There is quite a bit of science to trouble shooting, but there is some combination of personal traits that make a good trouble shooter.   These are:

  • Inquiring or curious disposition.  It is fairly easy to get to the first failed module or part.  Discovering the reasons behind the failure and or getting down to the component level takes a good deal more effort.
  • Patience.  This goes with the second part above, it takes some stick-to-it-tive-ness to trace out the not readily apparent problem.
  • Good analytical skills.  Often failures generate a cause and effect scenario.  The effects can be  startlingly distractive and mask the causes and the under lying problem.
  • Ability to view the large picture.  This is critical to discover outside influences and other issues that are indirectly connected to the system or issue at hand.
  • Ability to analyse the system design.  This requires the background training and experience to look at a circuit diagram and discover non-error tolerant systems.  Sometimes these systems can be modified for better fault tolerance.

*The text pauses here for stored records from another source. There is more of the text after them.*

**src/rtl/prog_step_counter.sv**
```systemverilog
// Programmable step counter: a prescaled tick applies a signed-direction step
// to an up/down counter with wrap-or-saturate overflow handling.
module prog_step_counter #(
   parameter int unsigned WIDTH    = 8,
   parameter int unsigned DIV_FAST = 250000,
   parameter int unsigned DIV_SLOW = 25000000,
   parameter int unsigned DIVW     = 26
) (
   input  logic             clk,
   input  logic             rst,
   input  logic             enable,
   input  logic             speed,
   input  logic             load,
   input  logic [WIDTH-1:0] load_value,
   input  logic [WIDTH-1:0] step,
   input  logic             dir,
   input  logic             sat,
   input  logic             clr_ovf,
   output logic [WIDTH-1:0] count,
   output logic             tick,
   output logic             wrap,
   output logic             ovf
);

   localparam logic [DIVW-1:0]  LIM_FAST = DIVW'(DIV_FAST - 1);
   localparam logic [DIVW-1:0]  LIM_SLOW = DIVW'(DIV_SLOW - 1);
   localparam logic [WIDTH-1:0] CNT_MAX  = '1;

   logic [DIVW-1:0]  div_cnt;
   logic [DIVW-1:0]  div_lim;
   logic [WIDTH:0]   sum;
   logic [WIDTH:0]   diff;
   logic [WIDTH-1:0] step_cnt;
   logic             step_wrap;
   logic             step_ovf;

   // Tick is a clock-enable; >= lets a slow-to-fast switch fire immediately
   always_comb begin
      div_lim = speed ? LIM_FAST : LIM_SLOW;
      tick    = enable & ~rst & (div_cnt >= div_lim);
   end

   // Next count for a step, with carry/borrow detected in WIDTH+1 bits
   always_comb begin
      sum       = {1'b0, count} + {1'b0, step};
      diff      = {1'b0, count} - {1'b0, step};
      step_cnt  = sum[WIDTH-1:0];
      step_wrap = 1'b0;
      step_ovf  = 1'b0;
      if (!dir) begin
         if (sum[WIDTH]) begin
            if (sat) begin
               step_cnt = CNT_MAX;
               step_ovf = 1'b1;
            end else begin
               step_wrap = 1'b1;
            end
         end
      end else begin
         step_cnt = diff[WIDTH-1:0];
         if (diff[WIDTH]) begin
            if (sat) begin
               step_cnt = '0;
               step_ovf = 1'b1;
            end else begin
               step_wrap = 1'b1;
            end
         end
      end
   end

   // Prescaler: runs while enabled, restarts on tick, held at zero otherwise
   always_ff @(posedge clk) begin
      if (rst) begin
         div_cnt <= '0;
      end else if (!enable || tick) begin
         div_cnt <= '0;
      end else begin
         div_cnt <= div_cnt + DIVW'(1);
      end
   end

   // Counter, wrap pulse and sticky overflow; load beats tick, set beats clear
   always_ff @(posedge clk) begin
      if (rst) begin
         count <= '0;
         wrap  <= 1'b0;
         ovf   <= 1'b0;
      end else begin
         wrap <= 1'b0;
         if (load) begin
            count <= load_value;
         end else if (tick) begin
            count <= step_cnt;
            wrap  <= step_wrap;
         end
         ovf <= (ovf & ~clr_ovf) | (tick & ~load & step_ovf);
      end
   end

endmodule
```
===== src/rtl/fluid_fixed_pkg.sv =====
// Shared fixed-point definitions for the fluid velocity path: default word
// format, saturation constant and the magnitude-squared feeder state encoding.
package fluid_fixed_pkg;

    localparam int FIX_WIDTH = 32;
    localparam int FIX_FBITS = 16;

    // Largest radicand the sqrt stage accepts; used when vx^2+vy^2 overflows.
    localparam logic [FIX_WIDTH-1:0] SAT_MAX = {FIX_WIDTH{1'b1}};

    typedef logic signed [FIX_WIDTH-1:0] fix_t;

    typedef enum logic [2:0] {
        IDLE,
        SQ_X,
        SQ_Y,
        SUM,
        ISSUE,
        WAIT
    } feed_state_t;

endpackage


===== src/rtl/mul_shift_add.sv =====
// Unsigned WIDTH x WIDTH sequential shift-add multiplier, one multiplier bit
// per clock. The load cycle already retires bit 0, so the product is ready
// (done high) WIDTH-1 edges after the loading edge. The caller sequences it.
module mul_shift_add
    import fluid_fixed_pkg::*;
#(
    parameter int WIDTH = FIX_WIDTH
) (
    input  logic                 clk,
    input  logic                 rst_n,
    input  logic                 load,
    input  logic [WIDTH-1:0]     a,
    input  logic [WIDTH-1:0]     b,
    output logic [2*WIDTH-1:0]   prod,
    output logic                 done
);

    localparam int CW = $clog2(WIDTH);
    localparam logic [CW-1:0] LAST_STEP = CW'(WIDTH - 1);

    // Upper half accumulates partial sums, lower half holds the unconsumed
    // multiplier bits; each step adds the multiplicand if the LSB is set and
    // shifts the whole register right by one.
    logic [2*WIDTH-1:0] p_reg, p_next;
    logic [WIDTH-1:0]   a_reg, a_next;
    logic [CW-1:0]      cnt_reg, cnt_next;

    function automatic logic [2*WIDTH-1:0] step(input logic [2*WIDTH-1:0] p,
                                                input logic [WIDTH-1:0]   m);
        logic [WIDTH:0] hi;
        hi = {1'b0, p[2*WIDTH-1:WIDTH]} + (p[0] ? {1'b0, m} : {(WIDTH+1){1'b0}});
        return {hi, p[WIDTH-1:1]};
    endfunction

    // Next-state: load performs the first step, then keep stepping until the count runs out.
    always_comb begin
        p_next   = p_reg;
        a_next   = a_reg;
        cnt_next = cnt_reg;
        if (load) begin
            p_next   = step({{WIDTH{1'b0}}, b}, a);
            a_next   = a;
            cnt_next = LAST_STEP;
        end else if (cnt_reg != '0) begin
            p_next   = step(p_reg, a_reg);
            cnt_next = cnt_reg - CW'(1);
        end
    end

    // Multiplier state registers.
    always_ff @(posedge clk or negedge rst_n) begin
        if (!rst_n) begin
            p_reg   <= '0;
            a_reg   <= '0;
            cnt_reg <= '0;
        end else begin
            p_reg   <= p_next;
            a_reg   <= a_next;
            cnt_reg <= cnt_next;
        end
    end

    assign prod = p_reg;
    assign done = (cnt_reg == '0);

endmodule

Poorly designed equipment is the bane of the broadcast engineer.  Equipment manufactures can sometimes fail to follow two key principles: KISS and maintainability.  KISS stands for Keep It Simple, Stupid.  There is no better design criteria than the KISS principle.  Adding layers of complexity increases the failure expectations.  Maintenance can be something as simple as cleaning or changing air filters.  Making maintenance tasks difficult almost ensures that they will not be done.

Bathtub design curve
Bathtub design curve

Eventually, all things wear out.  It also takes some large picture skills to know when it is time to replace equipment and that can vary greatly from situation to situation.